27. 2. Mental models continued Mental models include Meta-knowledge, i.e. knowledge that people have about themselves, as well as other knowledge such as knowledge about other people, the environment, and things they interact with, e.g. knowledge about computers and application programs (“this old web Browser does not support frames”).

28. 2. Mental models continued at least 4 ways people can construct mental models: 1. Own experience 2. Training 3. Instruction 4. Models (not mentioned in study guide, but observational learning by watching others deal with specific situations has a large impact).

29. 2. Mental models continued According to Johnson-Laird, mental models can either be based on analogical representations (e.g. learning to deal with a new mobile phone by making analogies to other mobile phones one has already used). Mental models are often constructed when making inferences, predictions etc. It is often said that a mental “simulation” run is carried out before one performs an action in reality.

30. 2. Mental models continued So mental models are not like images, more like imagery videos. 2 types of mental models are often referred to: 1. Structural model 2. Functional model

31. 2. Mental models continued 1. Structural model User knows the structure of the device or how the system works and has stored this in memory, e.g. having thorough knowledge about both software and hardware of mobile phones, e.g. what chips they typically have, what assembly language is used to program the processors etc.

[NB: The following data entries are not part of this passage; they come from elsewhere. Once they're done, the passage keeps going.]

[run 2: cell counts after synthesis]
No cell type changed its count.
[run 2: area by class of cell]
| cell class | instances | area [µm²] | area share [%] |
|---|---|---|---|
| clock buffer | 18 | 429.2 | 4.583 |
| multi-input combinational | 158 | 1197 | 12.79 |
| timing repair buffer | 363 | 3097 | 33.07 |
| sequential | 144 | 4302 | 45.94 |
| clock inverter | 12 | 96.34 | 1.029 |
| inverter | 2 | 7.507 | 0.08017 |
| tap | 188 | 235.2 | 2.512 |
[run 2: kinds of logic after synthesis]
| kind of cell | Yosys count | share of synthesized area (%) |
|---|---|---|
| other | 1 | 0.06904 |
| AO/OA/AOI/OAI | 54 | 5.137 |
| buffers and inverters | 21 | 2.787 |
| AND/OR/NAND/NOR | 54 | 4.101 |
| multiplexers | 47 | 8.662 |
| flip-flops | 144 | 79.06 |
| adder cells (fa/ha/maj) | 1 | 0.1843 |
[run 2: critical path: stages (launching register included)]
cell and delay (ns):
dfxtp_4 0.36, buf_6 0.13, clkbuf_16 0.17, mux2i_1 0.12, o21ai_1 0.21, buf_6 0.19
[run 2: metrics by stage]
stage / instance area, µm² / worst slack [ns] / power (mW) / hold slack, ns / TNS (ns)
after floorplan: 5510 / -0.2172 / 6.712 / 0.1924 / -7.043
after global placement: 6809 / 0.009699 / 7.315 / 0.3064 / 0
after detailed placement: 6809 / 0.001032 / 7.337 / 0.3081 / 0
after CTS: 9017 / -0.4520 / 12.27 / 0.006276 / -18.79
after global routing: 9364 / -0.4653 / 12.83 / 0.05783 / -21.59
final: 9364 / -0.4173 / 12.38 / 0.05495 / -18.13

32. 2. Mental models continued 1. Structural model continued Structural knowledge is typically most useful when a device breaks down and one has to find out what the reason for the break-down is. They can answer unexpected questions and make predictions.

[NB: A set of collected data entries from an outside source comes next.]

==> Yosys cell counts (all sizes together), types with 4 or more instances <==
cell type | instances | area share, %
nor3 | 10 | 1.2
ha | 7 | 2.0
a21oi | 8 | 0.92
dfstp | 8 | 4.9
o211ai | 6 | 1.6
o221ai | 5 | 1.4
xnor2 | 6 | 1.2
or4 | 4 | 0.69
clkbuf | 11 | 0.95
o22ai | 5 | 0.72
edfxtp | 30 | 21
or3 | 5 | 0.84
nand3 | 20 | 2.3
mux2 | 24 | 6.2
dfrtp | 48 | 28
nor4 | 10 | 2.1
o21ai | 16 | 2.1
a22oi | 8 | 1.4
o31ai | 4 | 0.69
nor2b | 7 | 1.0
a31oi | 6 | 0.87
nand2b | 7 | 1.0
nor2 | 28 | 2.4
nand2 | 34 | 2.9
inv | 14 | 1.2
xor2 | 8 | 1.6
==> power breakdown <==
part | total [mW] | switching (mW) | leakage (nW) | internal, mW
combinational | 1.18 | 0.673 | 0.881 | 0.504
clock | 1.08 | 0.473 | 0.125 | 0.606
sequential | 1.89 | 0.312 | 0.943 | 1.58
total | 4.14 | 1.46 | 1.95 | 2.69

33. 2. Mental models continued 1. Structural model continued Structural models are context free. This is an advantage, as this makes it possible to enhance knowledge and to integrate other knowledge. However, structural knowledge is often more difficult to gain.

34. 2. Mental models continued 2. Functional model The user has stored procedural knowledge, i.e. the user knows how to use the device (In a mobile phone, this could be sending text messages, taking pictures and sending them, playing games, listening to MP3s and finally: making a phone call).

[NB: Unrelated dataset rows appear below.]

==> src/sv/srtf_pkg.sv <==
`default_nettype none
package srtf_pkg;

	localparam logic [1:0] OP_LOAD    = 2'd0;
	localparam logic [1:0] OP_RESTART = 2'd1;
	localparam logic [1:0] OP_TICK    = 2'd2;

	localparam logic [23:0] MAX24 = 24'hFF_FFFF;
	localparam logic [31:0] MAX32 = 32'hFFFF_FFFF;

	typedef enum logic [2:0] {
		S_IDLE,
		S_APPLY,
		S_LAUNCH,
		S_SCAN,
		S_CALC1,
		S_CALC2,
		S_CALC3,
		S_OUT
	} state_t;

	// Running result handed from cell to cell during a scan.
	typedef struct packed {
		logic        tok;
		logic        found;
		logic        nz_any;
		logic        nz_many;
		logic [15:0] best;
		logic [15:0] arr;
		logic [15:0] burst;
	} scan_t;

	// Table commands broadcast to every cell.
	typedef struct packed {
		logic        load;
		logic        restart;
		logic        dec;
		logic [4:0]  slot;
		logic [15:0] arrival;
		logic [15:0] burst;
	} cmd_t;

endpackage
`default_nettype wire

==> src/sv/srtf_ctrl.sv <==
`default_nettype none
module srtf_ctrl #(
	parameter int IDX_W = 5
) (
	input  logic                 clk,
	input  logic                 arst_n,
	input  logic                 item_valid,
	output logic                 item_ready,
	input  logic [1:0]           operation,
	input  logic [4:0]           slot,
	input  logic [15:0]          arrival,
	input  logic [15:0]          burst,
	output logic                 result_valid,
	input  logic                 result_ready,
	output logic [23:0]          now,
	output logic                 ran,
	output logic [4:0]           chosen,
	output logic                 finished,
	output logic [23:0]          turnaround,
	output logic [23:0]          waiting,
	output logic [31:0]          sum_turnaround,
	output logic [31:0]          sum_waiting,
	output logic                 all_done,
	output srtf_pkg::cmd_t       cmd,
	output logic [IDX_W-1:0]     dec_idx,
	output logic [23:0]          clock_now,
	output srtf_pkg::scan_t      head,
	input  srtf_pkg::scan_t      tail,
	input  logic [IDX_W-1:0]     tail_idx
);

	srtf_pkg::state_t state_q, state_d;

	logic [1:0]       op_q;
	logic [4:0]       slot_q;
	logic [15:0]      arr_q;
	logic [15:0]      burst_q;
	logic [23:0]      clock_q;
	logic [31:0]      sum_tat_q;
	logic [31:0]      sum_wait_q;
	srtf_pkg::scan_t  snap_q;
	logic [IDX_W-1:0] snap_idx_q;
	logic [23:0]      before_q;
	logic [23:0]      tat_q;
	logic [23:0]      wait_q;
	logic             fin_q;
	logic             done_q;
	logic             out_valid_q;

	logic [23:0] r_now_q;
	logic        r_ran_q;
	logic [4:0]  r_chosen_q;
	logic        r_fin_q;
	logic [23:0] r_tat_q;
	logic [23:0] r_wait_q;
	logic [31:0] r_sum_tat_q;
	logic [31:0] r_sum_wait_q;
	logic        r_done_q;

	logic        accept;
	logic        load_out;
	logic        is_tick;
	logic        ran_now;
	logic        fin_now;
	logic [24:0] tat_full;
	logic [32:0] sum_tat_full;
	logic [32:0] sum_wait_full;

	assign accept   = item_valid && item_ready;
	assign is_tick  = (op_q == srtf_pkg::OP_TICK);
	assign ran_now  = is_tick && snap_q.found;
	assign fin_now  = ran_now && (snap_q.best == 16'd1);
	assign tat_full = 25'(before_q) + 25'd1 - 25'(snap_q.arr);
	assign sum_tat_full  = 33'(sum_tat_q) + 33'(tat_q);
	assign sum_wait_full = 33'(sum_wait_q) + 33'(wait_q);

	always_ff @(posedge clk or negedge arst_n) begin
		if (!arst_n) begin
			state_q <= srtf_pkg::S_IDLE;
		end else begin
			state_q <= state_d;
		end
	end

	always_comb begin
		state_d     = state_q;
		item_ready  = 1'b0;
		load_out    = 1'b0;
		cmd.load    = 1'b0;
		cmd.restart = 1'b0;
		cmd.dec     = 1'b0;
		cmd.slot    = slot_q;
		cmd.arrival = arr_q;
		cmd.burst   = burst_q;
		head        = '0;
		unique case (state_q)
			srtf_pkg::S_IDLE: begin
				item_ready = 1'b1;
				if (item_valid) begin
					state_d = srtf_pkg::S_APPLY;
				end
			end
			srtf_pkg::S_APPLY: begin
				cmd.load    = (op_q == srtf_pkg::OP_LOAD);
				cmd.restart = (op_q == srtf_pkg::OP_RESTART);
				state_d     = srtf_pkg::S_LAUNCH;
			end
			srtf_pkg::S_LAUNCH: begin
				head.tok = 1'b1;
				state_d  = srtf_pkg::S_SCAN;
			end
			srtf_pkg::S_SCAN: begin
				if (tail.tok) begin
					state_d = srtf_pkg::S_CALC1;
				end
			end
			srtf_pkg::S_CALC1: begin
				cmd.dec = ran_now;
				state_d = srtf_pkg::S_CALC2;
			end
			srtf_pkg::S_CALC2: begin
				state_d = srtf_pkg::S_CALC3;
			end
			srtf_pkg::S_CALC3: begin
				state_d = srtf_pkg::S_OUT;
			end
			srtf_pkg::S_OUT: begin
				if (!out_valid_q || result_ready) begin
					load_out = 1'b1;
					state_d  = srtf_pkg::S_IDLE;
				end
			end
			default: begin
				state_d = srtf_pkg::S_IDLE;
			end
		endcase
	end

	// time, totals and result handshake
	always_ff @(posedge clk or negedge arst_n) begin
		if (!arst_n) begin
			clock_q     <= 24'd0;
			sum_tat_q   <= 32'd0;
			sum_wait_q  <= 32'd0;
			out_valid_q <= 1'b0;
		end else begin
			if (state_q == srtf_pkg::S_APPLY && op_q == srtf_pkg::OP_RESTART) begin
				clock_q    <= 24'd0;
				sum_tat_q  <= 32'd0;
				sum_wait_q <= 32'd0;
			end
			if (state_q == srtf_pkg::S_CALC1 && is_tick && clock_q != srtf_pkg::MAX24) begin
				clock_q <= clock_q + 24'd1;
			end
			if (state_q == srtf_pkg::S_CALC2 && fin_q) begin
				sum_tat_q <= sum_tat_full[32] ? srtf_pkg::MAX32 : sum_tat_full[31:0];
			end
			if (state_q == srtf_pkg::S_CALC3 && fin_q) begin
				sum_wait_q <= sum_wait_full[32] ? srtf_pkg::MAX32 : sum_wait_full[31:0];
			end
			if (load_out) begin
				out_valid_q <= 1'b1;
			end else if (result_ready) begin
				out_valid_q <= 1'b0;
			end
		end
	end

	always_ff @(posedge clk) begin
		if (accept) begin
			op_q    <= operation;
			slot_q  <= slot;
			arr_q   <= arrival;
			burst_q <= burst;
		end
		if (state_q == srtf_pkg::S_SCAN && tail.tok) begin
			snap_q     <= tail;
			snap_idx_q <= tail_idx;
			before_q   <= clock_q;
		end
		if (state_q == srtf_pkg::S_CALC1) begin
			fin_q  <= fin_now;
			tat_q  <= tat_full[24] ? srtf_pkg::MAX24 : tat_full[23:0];
			// all done when no task has work left, or the chosen task finishes and is the only nonzero one left
			done_q <= !snap_q.nz_any || (fin_now && !snap_q.nz_many);
		end
		if (state_q == srtf_pkg::S_CALC2) begin
			wait_q <= (tat_q > {8'h00, snap_q.burst}) ? tat_q - {8'h00, snap_q.burst} : 24'd0;
		end
		if (load_out) begin
			r_now_q      <= before_q;
			r_ran_q      <= ran_now;
			r_chosen_q   <= ran_now ? 5'(snap_idx_q) : 5'd0;
			r_fin_q      <= fin_q;
			r_tat_q      <= fin_q ? tat_q : 24'd0;
			r_wait_q     <= fin_q ? wait_q : 24'd0;
			r_sum_tat_q  <= sum_tat_q;
			r_sum_wait_q <= sum_wait_q;
			r_done_q     <= done_q;
		end
	end

	assign dec_idx        = snap_idx_q;
	assign clock_now      = clock_q;
	assign result_valid   = out_valid_q;
	assign now            = r_now_q;
	assign ran            = r_ran_q;
	assign chosen         = r_chosen_q;
	assign finished       = r_fin_q;
	assign turnaround     = r_tat_q;
	assign waiting        = r_wait_q;
	assign sum_turnaround = r_sum_tat_q;
	assign sum_waiting    = r_sum_wait_q;
	assign all_done       = r_done_q;

endmodule
`default_nettype wire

35. 2. Mental models continued 2. Functional model continued Functional models often develop from past knowledge of a similar device, i.e. they develop from already existing functional models. Functional models are centered around specific tasks, i.e. context dependent.

36. 2. Mental models continued 2. Functional model continued The advantage of the context dependence in functional models is that this makes the model easier to use (by making analogies to already existing, similar models).

37. 2. Mental models continued Utility of Mental Models It is often assumed that people have pretty vague mental models. Preece et al. (1994) argue, however, that the user’s mental models are nevertheless important for user interface design.

38. 2. Mental models continued Utility of Mental Models Why?...because knowing mental models of people can be very productive when constructing an appropriate model of the system. Many HCI experts suggest that a user interface has to enable the user to form a mental model of the system.

39. 2. Mental models continued Utility of Mental Models The mental model will ultimately have the effect that it governs how well the user understands the system and how well the user will interact with it. If the user is able to form a consistent mental models based on the task s/he performs, the user will be more likely to succeed on similar tasks in the future.

40. 2. Mental models continued Utility of Mental Models Graphical user interfaces and visual cues that are incorporated into them are typically considered very helpful by most users to formulate a good mental model.